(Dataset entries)
┌────────
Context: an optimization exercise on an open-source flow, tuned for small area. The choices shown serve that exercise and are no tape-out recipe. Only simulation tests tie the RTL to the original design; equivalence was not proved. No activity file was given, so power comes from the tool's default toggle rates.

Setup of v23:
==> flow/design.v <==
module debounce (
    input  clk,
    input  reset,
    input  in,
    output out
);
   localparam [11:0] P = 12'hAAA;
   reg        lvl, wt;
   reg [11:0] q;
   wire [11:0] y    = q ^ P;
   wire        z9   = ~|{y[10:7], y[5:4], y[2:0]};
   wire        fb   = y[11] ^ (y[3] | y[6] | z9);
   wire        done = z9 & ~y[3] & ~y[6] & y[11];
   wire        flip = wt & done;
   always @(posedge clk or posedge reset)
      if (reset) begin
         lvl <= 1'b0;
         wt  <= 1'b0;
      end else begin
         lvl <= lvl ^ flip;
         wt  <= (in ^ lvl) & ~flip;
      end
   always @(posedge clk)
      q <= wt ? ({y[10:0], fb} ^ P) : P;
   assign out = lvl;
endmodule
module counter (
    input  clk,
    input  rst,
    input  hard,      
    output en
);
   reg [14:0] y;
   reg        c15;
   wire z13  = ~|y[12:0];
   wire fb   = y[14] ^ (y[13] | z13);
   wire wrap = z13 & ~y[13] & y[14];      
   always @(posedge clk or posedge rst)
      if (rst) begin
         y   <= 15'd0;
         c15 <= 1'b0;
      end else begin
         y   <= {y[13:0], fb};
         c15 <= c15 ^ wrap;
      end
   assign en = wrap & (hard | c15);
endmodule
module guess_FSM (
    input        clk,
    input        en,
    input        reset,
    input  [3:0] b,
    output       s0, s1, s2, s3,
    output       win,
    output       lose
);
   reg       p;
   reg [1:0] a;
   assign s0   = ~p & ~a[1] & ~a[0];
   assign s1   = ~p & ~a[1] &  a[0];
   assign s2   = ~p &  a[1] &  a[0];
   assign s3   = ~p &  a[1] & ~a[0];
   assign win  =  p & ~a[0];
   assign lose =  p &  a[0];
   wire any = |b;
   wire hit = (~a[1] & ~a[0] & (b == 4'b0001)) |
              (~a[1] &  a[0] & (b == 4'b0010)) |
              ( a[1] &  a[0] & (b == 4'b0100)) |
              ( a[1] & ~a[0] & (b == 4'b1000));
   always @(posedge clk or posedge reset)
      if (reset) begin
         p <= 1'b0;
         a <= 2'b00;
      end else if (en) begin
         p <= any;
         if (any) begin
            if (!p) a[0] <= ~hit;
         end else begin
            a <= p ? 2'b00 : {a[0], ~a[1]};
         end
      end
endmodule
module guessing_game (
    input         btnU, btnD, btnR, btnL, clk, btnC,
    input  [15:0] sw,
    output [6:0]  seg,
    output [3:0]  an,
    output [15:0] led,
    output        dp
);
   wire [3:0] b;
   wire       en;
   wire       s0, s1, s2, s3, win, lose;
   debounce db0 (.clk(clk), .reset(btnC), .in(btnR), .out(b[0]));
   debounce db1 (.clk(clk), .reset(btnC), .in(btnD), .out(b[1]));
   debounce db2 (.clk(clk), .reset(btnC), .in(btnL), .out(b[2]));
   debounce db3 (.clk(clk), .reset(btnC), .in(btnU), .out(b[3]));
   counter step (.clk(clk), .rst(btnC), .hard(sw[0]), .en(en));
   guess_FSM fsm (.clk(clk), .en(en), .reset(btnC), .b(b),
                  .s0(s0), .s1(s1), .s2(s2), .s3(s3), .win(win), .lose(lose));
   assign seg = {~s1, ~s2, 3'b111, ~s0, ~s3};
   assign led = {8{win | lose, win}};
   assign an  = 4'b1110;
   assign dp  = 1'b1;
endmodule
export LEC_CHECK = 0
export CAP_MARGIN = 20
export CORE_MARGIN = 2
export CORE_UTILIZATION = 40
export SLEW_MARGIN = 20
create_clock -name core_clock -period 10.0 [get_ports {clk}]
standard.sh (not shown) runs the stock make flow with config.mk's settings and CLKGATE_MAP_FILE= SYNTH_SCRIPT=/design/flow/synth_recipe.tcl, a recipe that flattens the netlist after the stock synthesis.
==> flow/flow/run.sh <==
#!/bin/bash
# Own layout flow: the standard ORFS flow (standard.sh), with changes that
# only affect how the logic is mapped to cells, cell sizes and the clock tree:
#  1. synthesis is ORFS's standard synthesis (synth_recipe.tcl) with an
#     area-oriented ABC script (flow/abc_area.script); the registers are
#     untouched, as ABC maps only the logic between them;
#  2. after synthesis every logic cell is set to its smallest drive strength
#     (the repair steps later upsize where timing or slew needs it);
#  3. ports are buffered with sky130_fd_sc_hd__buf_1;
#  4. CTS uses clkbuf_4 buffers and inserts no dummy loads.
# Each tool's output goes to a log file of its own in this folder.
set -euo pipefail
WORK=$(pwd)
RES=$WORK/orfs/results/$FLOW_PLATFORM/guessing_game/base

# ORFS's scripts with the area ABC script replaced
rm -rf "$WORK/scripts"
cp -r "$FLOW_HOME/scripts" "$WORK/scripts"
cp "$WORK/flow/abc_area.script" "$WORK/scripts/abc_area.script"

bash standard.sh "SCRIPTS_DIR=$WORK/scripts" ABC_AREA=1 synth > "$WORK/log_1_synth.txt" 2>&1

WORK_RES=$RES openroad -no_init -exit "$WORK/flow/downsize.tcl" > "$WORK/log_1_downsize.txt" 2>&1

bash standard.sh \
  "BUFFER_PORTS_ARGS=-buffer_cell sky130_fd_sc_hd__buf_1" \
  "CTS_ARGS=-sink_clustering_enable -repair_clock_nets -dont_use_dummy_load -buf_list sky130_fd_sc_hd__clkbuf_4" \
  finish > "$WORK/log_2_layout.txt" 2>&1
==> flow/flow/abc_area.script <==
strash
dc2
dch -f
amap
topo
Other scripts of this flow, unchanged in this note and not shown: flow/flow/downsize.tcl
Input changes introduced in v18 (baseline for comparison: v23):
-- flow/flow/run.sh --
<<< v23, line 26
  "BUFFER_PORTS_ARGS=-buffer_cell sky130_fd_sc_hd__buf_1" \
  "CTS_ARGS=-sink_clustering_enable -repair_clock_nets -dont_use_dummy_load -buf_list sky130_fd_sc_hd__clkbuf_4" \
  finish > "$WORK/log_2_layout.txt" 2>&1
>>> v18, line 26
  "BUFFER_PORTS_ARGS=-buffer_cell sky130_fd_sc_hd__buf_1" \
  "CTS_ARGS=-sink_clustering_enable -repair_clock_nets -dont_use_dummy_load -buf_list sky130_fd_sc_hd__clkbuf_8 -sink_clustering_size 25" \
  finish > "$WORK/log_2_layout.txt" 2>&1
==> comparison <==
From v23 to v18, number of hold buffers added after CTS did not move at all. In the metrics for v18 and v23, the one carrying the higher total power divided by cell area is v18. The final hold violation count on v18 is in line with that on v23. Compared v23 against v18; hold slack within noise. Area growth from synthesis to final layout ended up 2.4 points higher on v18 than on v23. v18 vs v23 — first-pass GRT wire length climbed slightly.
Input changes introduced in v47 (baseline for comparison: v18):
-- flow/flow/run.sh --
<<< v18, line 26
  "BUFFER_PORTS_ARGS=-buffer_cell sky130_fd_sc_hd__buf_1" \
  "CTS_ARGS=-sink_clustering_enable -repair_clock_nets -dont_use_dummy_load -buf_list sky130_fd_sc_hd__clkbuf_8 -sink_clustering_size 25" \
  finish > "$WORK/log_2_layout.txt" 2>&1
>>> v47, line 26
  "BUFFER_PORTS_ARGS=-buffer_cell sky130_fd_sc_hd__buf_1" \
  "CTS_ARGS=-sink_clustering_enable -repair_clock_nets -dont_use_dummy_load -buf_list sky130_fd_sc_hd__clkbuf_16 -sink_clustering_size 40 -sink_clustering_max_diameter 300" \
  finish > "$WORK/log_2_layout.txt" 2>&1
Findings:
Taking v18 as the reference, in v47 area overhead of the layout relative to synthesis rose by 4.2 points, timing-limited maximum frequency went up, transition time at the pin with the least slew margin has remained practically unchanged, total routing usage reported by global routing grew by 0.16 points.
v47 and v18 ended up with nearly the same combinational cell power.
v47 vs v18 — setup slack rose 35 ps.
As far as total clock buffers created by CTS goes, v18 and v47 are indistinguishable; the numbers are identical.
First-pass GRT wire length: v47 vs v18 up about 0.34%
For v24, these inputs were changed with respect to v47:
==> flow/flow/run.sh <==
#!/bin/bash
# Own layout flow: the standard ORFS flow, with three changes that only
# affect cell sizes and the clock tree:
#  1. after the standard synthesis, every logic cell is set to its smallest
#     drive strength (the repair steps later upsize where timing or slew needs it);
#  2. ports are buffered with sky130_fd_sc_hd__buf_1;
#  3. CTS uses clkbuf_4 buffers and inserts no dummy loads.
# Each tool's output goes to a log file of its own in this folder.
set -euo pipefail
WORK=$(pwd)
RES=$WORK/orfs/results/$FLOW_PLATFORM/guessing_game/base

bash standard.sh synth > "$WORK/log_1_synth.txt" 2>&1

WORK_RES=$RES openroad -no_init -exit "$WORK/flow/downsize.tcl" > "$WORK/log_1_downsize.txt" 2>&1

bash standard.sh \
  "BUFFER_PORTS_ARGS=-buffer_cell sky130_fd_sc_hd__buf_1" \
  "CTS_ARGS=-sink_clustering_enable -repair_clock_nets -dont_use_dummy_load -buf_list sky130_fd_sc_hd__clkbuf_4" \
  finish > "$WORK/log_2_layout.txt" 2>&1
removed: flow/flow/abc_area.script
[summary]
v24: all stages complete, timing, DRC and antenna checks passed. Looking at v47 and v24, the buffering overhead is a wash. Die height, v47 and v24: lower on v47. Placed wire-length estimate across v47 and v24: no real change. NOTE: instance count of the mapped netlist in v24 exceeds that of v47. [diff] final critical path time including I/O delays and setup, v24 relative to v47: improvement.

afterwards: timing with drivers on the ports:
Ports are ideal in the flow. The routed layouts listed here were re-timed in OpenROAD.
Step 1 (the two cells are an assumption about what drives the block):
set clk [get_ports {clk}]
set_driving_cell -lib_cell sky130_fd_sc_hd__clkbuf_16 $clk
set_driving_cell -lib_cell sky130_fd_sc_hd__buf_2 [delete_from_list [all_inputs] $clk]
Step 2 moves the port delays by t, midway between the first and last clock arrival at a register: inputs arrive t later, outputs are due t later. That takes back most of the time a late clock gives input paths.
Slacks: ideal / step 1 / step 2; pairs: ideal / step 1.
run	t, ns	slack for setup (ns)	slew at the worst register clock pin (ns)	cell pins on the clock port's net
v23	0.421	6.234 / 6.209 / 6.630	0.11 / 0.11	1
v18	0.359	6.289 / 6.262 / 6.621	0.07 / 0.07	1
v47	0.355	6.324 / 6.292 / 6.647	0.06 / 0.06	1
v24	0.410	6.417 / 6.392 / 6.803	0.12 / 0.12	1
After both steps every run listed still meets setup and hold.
└────────
┌────────
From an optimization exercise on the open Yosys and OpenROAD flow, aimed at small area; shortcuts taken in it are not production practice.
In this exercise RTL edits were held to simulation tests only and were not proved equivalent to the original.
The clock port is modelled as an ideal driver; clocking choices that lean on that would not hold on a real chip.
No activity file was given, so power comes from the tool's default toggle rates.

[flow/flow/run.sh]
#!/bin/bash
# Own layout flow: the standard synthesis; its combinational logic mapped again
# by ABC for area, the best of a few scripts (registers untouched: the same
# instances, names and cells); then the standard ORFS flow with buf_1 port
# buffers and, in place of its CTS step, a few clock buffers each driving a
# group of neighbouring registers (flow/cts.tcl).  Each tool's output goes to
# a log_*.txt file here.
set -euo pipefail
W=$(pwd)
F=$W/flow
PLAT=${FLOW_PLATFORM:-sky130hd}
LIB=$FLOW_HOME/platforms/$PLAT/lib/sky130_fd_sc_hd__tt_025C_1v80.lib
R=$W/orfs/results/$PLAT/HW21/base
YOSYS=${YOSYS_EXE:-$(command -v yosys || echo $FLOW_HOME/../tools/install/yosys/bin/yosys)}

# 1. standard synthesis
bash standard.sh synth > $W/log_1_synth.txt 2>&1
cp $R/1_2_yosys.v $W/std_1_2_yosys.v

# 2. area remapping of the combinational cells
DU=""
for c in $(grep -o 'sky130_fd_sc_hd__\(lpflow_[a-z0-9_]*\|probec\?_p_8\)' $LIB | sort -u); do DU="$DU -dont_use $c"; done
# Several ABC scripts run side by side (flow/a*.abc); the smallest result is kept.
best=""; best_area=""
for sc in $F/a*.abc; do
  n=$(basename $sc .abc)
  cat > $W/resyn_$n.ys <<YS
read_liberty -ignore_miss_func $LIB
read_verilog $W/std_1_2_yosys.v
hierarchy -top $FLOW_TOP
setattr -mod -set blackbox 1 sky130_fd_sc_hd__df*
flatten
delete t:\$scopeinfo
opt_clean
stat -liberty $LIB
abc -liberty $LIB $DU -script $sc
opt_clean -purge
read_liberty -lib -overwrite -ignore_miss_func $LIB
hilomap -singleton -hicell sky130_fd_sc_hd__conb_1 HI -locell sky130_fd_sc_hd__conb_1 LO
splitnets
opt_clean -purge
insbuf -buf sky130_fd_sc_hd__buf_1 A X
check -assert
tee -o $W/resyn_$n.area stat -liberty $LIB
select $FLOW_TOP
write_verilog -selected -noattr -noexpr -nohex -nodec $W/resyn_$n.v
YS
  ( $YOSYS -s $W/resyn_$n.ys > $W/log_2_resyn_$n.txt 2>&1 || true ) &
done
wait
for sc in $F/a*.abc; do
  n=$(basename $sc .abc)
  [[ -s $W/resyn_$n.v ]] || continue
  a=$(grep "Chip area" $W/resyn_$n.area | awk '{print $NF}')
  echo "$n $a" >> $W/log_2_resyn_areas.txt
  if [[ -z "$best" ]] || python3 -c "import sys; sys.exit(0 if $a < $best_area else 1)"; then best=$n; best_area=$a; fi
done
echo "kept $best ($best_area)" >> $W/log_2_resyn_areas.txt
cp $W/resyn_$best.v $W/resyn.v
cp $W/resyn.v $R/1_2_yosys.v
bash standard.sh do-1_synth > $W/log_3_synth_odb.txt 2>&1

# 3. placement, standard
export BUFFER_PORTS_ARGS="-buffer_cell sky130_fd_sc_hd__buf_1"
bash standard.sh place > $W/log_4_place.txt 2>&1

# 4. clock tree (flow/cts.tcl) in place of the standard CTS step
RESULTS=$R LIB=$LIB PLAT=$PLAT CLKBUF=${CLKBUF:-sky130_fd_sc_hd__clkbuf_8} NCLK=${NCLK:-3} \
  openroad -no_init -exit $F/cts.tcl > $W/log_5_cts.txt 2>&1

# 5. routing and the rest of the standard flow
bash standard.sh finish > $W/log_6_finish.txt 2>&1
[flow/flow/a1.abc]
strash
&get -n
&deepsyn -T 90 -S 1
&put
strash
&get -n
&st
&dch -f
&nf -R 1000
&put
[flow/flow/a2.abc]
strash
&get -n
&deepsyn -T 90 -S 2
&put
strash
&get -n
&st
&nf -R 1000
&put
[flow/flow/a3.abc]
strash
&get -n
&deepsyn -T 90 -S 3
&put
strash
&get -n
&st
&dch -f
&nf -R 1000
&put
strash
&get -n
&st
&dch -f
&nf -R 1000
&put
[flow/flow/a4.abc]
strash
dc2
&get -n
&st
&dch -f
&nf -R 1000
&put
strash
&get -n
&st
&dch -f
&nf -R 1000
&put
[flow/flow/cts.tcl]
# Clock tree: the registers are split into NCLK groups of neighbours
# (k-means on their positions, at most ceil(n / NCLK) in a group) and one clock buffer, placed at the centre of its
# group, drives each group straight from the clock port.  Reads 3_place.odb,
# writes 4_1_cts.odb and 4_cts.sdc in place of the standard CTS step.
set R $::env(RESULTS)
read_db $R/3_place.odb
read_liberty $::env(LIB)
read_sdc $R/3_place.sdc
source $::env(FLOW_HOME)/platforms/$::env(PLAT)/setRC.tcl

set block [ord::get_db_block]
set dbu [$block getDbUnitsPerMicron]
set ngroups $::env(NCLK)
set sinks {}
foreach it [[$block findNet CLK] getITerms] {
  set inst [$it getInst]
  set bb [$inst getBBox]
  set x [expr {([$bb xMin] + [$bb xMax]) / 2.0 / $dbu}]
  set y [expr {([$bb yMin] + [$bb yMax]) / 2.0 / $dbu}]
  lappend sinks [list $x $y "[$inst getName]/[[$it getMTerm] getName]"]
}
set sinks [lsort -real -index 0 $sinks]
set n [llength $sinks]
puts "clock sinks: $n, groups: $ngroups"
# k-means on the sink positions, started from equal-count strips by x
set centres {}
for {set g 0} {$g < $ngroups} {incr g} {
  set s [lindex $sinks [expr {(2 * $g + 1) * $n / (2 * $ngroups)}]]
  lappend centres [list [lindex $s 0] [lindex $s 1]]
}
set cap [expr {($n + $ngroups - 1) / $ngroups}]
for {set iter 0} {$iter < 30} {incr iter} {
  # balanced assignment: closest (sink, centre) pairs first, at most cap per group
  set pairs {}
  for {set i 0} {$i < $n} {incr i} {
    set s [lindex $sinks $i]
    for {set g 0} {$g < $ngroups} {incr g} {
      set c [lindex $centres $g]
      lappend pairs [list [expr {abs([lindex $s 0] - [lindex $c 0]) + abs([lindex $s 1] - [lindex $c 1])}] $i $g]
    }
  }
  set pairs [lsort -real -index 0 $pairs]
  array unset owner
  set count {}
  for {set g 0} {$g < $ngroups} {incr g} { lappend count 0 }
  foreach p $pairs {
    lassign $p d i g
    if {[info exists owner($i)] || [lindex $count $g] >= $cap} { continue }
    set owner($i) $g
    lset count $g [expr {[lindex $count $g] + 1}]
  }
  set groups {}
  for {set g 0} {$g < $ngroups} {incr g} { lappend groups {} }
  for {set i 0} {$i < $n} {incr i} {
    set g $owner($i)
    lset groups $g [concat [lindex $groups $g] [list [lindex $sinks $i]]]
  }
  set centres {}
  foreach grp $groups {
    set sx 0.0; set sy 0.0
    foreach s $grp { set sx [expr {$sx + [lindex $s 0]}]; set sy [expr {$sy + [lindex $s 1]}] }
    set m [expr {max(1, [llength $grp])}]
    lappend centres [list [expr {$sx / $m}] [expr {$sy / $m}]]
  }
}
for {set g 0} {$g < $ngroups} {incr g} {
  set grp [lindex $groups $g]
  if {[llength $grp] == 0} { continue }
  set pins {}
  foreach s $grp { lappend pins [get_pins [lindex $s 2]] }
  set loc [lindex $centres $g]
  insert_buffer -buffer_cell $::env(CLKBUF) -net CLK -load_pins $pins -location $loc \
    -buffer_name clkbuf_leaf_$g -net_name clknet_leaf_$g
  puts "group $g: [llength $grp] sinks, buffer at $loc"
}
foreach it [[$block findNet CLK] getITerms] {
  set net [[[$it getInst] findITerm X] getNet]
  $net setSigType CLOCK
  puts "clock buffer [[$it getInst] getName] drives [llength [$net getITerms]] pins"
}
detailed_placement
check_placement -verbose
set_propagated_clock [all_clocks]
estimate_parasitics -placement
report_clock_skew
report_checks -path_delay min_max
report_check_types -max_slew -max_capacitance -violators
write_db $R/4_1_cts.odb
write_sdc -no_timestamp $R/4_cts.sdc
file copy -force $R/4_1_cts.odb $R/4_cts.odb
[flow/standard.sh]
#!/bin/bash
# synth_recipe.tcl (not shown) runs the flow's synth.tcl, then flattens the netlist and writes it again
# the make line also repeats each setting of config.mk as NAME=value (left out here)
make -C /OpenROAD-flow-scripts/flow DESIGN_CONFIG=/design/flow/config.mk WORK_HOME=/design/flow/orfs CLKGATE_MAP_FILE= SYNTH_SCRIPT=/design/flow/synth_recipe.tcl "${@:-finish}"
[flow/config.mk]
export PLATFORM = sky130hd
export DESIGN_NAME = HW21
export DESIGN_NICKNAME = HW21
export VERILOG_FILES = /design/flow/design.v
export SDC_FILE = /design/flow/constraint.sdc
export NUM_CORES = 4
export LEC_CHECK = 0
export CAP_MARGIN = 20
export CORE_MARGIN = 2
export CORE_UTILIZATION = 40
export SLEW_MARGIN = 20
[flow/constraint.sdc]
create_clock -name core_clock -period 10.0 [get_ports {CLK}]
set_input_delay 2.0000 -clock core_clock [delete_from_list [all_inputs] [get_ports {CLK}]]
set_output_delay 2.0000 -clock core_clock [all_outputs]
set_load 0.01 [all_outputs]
└────────
Among the lines of the data, find every one that holds "tree" and copy it.

# only affect how the logic is mapped to cells, cell sizes and the clock tree:
# affect cell sizes and the clock tree:
# 4. clock tree (flow/cts.tcl) in place of the standard CTS step
# Clock tree: the registers are split into NCLK groups of neighbours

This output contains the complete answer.